Pixel Packing (PICv1–PICv3)
In order to minimize the space used by a 16 colour (or less) image pixels can be packed two to a byte to instantly cut the storage size in half. PIC files do this by storing the left most pixel in a pixel pair into the low nibble (bits 0-3) of a byte, and the rightmost pixel of the pair into the upper nibble (bits 4-7). Pixel packing is not (more accurately cannot) be performed on 8 bit colour images. Pixel packing is the first stage in the compression pipeline when compressing a RAW Image, and the last stage when decompressing. More detail on the packing and associated code can be found here.
One thing that didn’t come up in the discovery phase, was how to handle odd pixel widths. While I didn’t mention it in my blog posts at the time, the code needs to account for this, as you can’t just store a nibble of data. It wasn’t an issue with any images we worked with as those all tended to be full-screen images always ending on an even boundary. As such the ‘stride’ (bytes per line) of the image was always the same as the width (or even fraction of). This is not possible with an odd-width, as you will end in the middle of a byte. While you could start with the first pixel of the next line, this does not make much sense. Doing so makes pixel addressing more difficult, if the packed format is retained for processing. Instead the lines are padded out to an even boundary. This extra-pixels worth of data is not valid image data and should be discarded when unpacking. When packing the padding should be set to either 0 or whatever the background colour is. The net-effect of this is that the packed stream of data will look like it is one pixel wider than what was specified.
int stride = (width + 1) / 2
The size of the resultant packed stream will be stride * height and not width * height / 2 bytes. When unpacking you don’t need to worry about allocating extra space, unless you don’t discard the padding as you go. In that case you will need to allocate height extra bytes, and then come back and shift all the data back to their correct positions. (or have your code be able to handle stride and width separately at all times)
RLE Encoding (PICv1–PICv3)
The next level of compression used by PIC (Versions 1-3) files is to Run Length Encode (RLE) the data. RLE encoding takes runs of repeated values and replaces them with a shorter code that can then be used on the decompression side to recreate the longer run. RLE is a very lightweight and fast compression method. All PIC (Versions 1-3) images use RLE compression regardless of the pixel packing method.

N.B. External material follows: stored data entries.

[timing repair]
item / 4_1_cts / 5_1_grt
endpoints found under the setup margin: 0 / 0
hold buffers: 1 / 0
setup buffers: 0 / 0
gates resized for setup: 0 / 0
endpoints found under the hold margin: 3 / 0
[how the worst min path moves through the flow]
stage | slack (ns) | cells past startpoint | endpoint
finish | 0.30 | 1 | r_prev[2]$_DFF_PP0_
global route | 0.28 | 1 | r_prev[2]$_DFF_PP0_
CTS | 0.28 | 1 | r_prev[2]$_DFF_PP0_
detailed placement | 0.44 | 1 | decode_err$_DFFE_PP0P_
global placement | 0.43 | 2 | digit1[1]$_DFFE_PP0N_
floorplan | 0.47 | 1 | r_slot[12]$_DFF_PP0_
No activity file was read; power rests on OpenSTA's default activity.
module dec_port_arbiter #(
  parameter int ADDR_W   = 6,
  parameter int HOLD_MAX = 4
) (
  input  logic                  clk,
  input  logic                  rst,
  input  logic [3:0]            req,
  input  logic [4*ADDR_W-1:0]   addr_in,
  output logic [3:0]            gnt,
  output logic [ADDR_W-1:0]     dec_addr,
  output logic                  dec_en,
  output logic                  busy
);
  localparam int          NUM_LANES = 4;
  localparam logic [3:0]  HOLD_LAST = 4'(HOLD_MAX - 1);

  typedef enum logic {IDLE, GRANT} state_t;

  state_t     state;
  logic [1:0] ptr;
  logic [3:0] hold_cnt;

  logic       arb, found, upd_ptr;
  logic [1:0] win;
  logic [NUM_LANES-1:0][ADDR_W-1:0] lane_addr;

  // Grant ends when the grantee drops its request or uses up its hold budget.
  always_comb begin
    arb     = (state == IDLE) || ((req & gnt) == 4'b0) || (hold_cnt == HOLD_LAST);
    found   = 1'b0;
    win     = ptr;
    upd_ptr = 1'b1;
    // Walk offsets from farthest to nearest so the nearest set bit after ptr wins.
    for (int k = NUM_LANES; k >= 1; k--) begin
      if (req[ptr + 2'(k)]) begin
        found = 1'b1;
        win   = ptr + 2'(k);
      end
    end
`ifdef ARB_PRIO0_EN
    if (req[0]) begin
      found   = 1'b1;
      win     = 2'd0;
      upd_ptr = 1'b0;
    end
`endif
  end

  always_ff @(posedge clk or posedge rst) begin
    if (rst) begin
      state    <= IDLE;
      gnt      <= 4'b0000;
      ptr      <= 2'd3;
      hold_cnt <= 4'd0;
    end else if (arb) begin
      hold_cnt <= 4'd0;
      if (found) begin
        state <= GRANT;
        gnt   <= 4'b0001 << win;
        if (upd_ptr) ptr <= win;
      end else begin
        state <= IDLE;
        gnt   <= 4'b0000;
      end
    end else begin
      hold_cnt <= hold_cnt + 4'd1;
    end
  end

  // Address path is gated per lane by the registered grant, then OR-merged.
  for (genvar i = 0; i < NUM_LANES; i++) begin : g_lane
    dec_port_lane #(.ADDR_W(ADDR_W)) u_lane (
      .sel    (gnt[i]),
      .addr   (addr_in[i*ADDR_W +: ADDR_W]),
      .addr_q (lane_addr[i])
    );
  end

  always_comb begin
    dec_addr = '0;
    for (int i = 0; i < NUM_LANES; i++) dec_addr = dec_addr | lane_addr[i];
  end

  assign dec_en = |gnt;
  assign busy   = (state == GRANT);
endmodule

--- config.mk ---
export PLATFORM = sky130hd
export DESIGN_NAME = dec_port_arbiter
export DESIGN_NICKNAME = d
export VERILOG_FILES = /design/src/rtl/dec_port_arbiter.sv
export SDC_FILE = /design/constraint.sdc
export NUM_CORES = 1
export LEC_CHECK = 0
export CORE_ASPECT_RATIO = 1.4
export CORE_MARGIN = 2
export CORE_UTILIZATION = 38
export DETAILED_ROUTE_END_ITERATION = 12
export PLACE_DENSITY = 0.88
export SETUP_SLACK_MARGIN = 0.5
export SYNTH_ARGS = -nofsm -noshare
export SYNTH_HDL_FRONTEND = slang
export SYNTH_SLANG_ARGS = --single-unit
--- constraint.sdc ---
create_clock -name clk -period 1.9 [get_ports clk]
set_input_delay 0.38 -clock clk [delete_from_list [all_inputs] [get_ports clk]]
set_output_delay 0.38 -clock clk [all_outputs]
set_load 0.05 [all_outputs]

The type of RLE encoding used by the PIC file format uses a special control token value (0x90 in this case) to indicate when a run is being encoded. An encoded run occupies 3 bytes in the stream with the following sequence:
VV 90 CC
Where VV is the repeated byte in the run, and CC is the count (length) of the run minus one. Meaning that if the count is set to 5, the resultant decoded length is 6. Or if you are encoding a run of 6 repeated bytes, you set the count to 5 in the resultant code.
Because of this form of encoding the value of the token needs to be reserved. A means to encode data that might have the same value as the token must be provided as well. This is done by providing a count value of 00 as it makes no sense to encode a run of one byte, in fact it makes no sense to try to encode a length less than 4 bytes as that would result in expansion, or no gain. So this means that the following sequence:
90 00
Would be seen in the stream whenever a 90 is in the actual data being encoded. This unfortunately results in a slight expansion, but hopefully the chosen token is a rare value in the actual data stream, and the slight expansion is far outweighed by compression elsewhere. More detail on the RLE encoding can be found here.
LZW Compression (PICv1–PICv3)
The final stage in the compression pipeline for PICv1 to PICv3 images, or the first stage when decompressing, is Lempel-Ziv-Welch Compression (LZW) which we first talked about in this post. The LZW compressor is a pretty standard implementation of the algorithm, the only oddity to keep track of is that code 128, which is the first new code that would be generated when compressing or decompressing, is reserved, so the actual first code is 129. However after a table reset, which happens when we reach the maximum code size and exhaust all the codes, code 128 is no longer a reserved code. The other aspect we’ve talked about with the PIC format has been the max-bits value that is part of every PIC file before the LZW stream begins. This value sets what the maximum code size is for the given stream. The valid range looks to be 9-11 bits, with 11 bits being the most common setting in files from MicroProse.
Planar Pixels (PIC98)
With PIC98 pixels are packed in an entirely different manner than they were in PICv1–PICv3. Here they are decomposed onto 4 separate planes, with each plane holding 1 bit of the pixels 4 bits, meaning that each byte on a plane holds a single bit from 8 different pixels. The pixels are encoded into the bytes of each plane with the most significant bit of the byte on a plane being the left most pixel in the string of pixels being fed in. The planes are ordered within the PIC98 file from the least significant bit to the most significant bit, meaning that the plane that holds all the bit 0’s of the pixels is stored first. You can find our determining of the bit and planar order here.
LZSS Compression (PIC98)
Finally for PIC98 the compression scheme is Lempel–Ziv–Storer–Szymanski (LZSS) which we first explored in this post. More importantly though is that the particular implementation of the LZSS algorithm used is one created by Fabrice Bellard, that he used with his LZEXE compression utility. In this implementation the LZSS flag bits are stored up in 16bit control words that are then prefixed before the “compression unit” that they control in the stream. I highly recommend reading my posts on writing the LZSS compressor to get a better understanding of the implementation details, and specifics for the PIC98 implementation.
PIC Aliases
In our explorations we’ve seen a few different extensions used with the PIC file format, likely to denote how they are used within the game. This list should not be considered complete, or definitive, some of these extensions could be used with other data formats on other titles.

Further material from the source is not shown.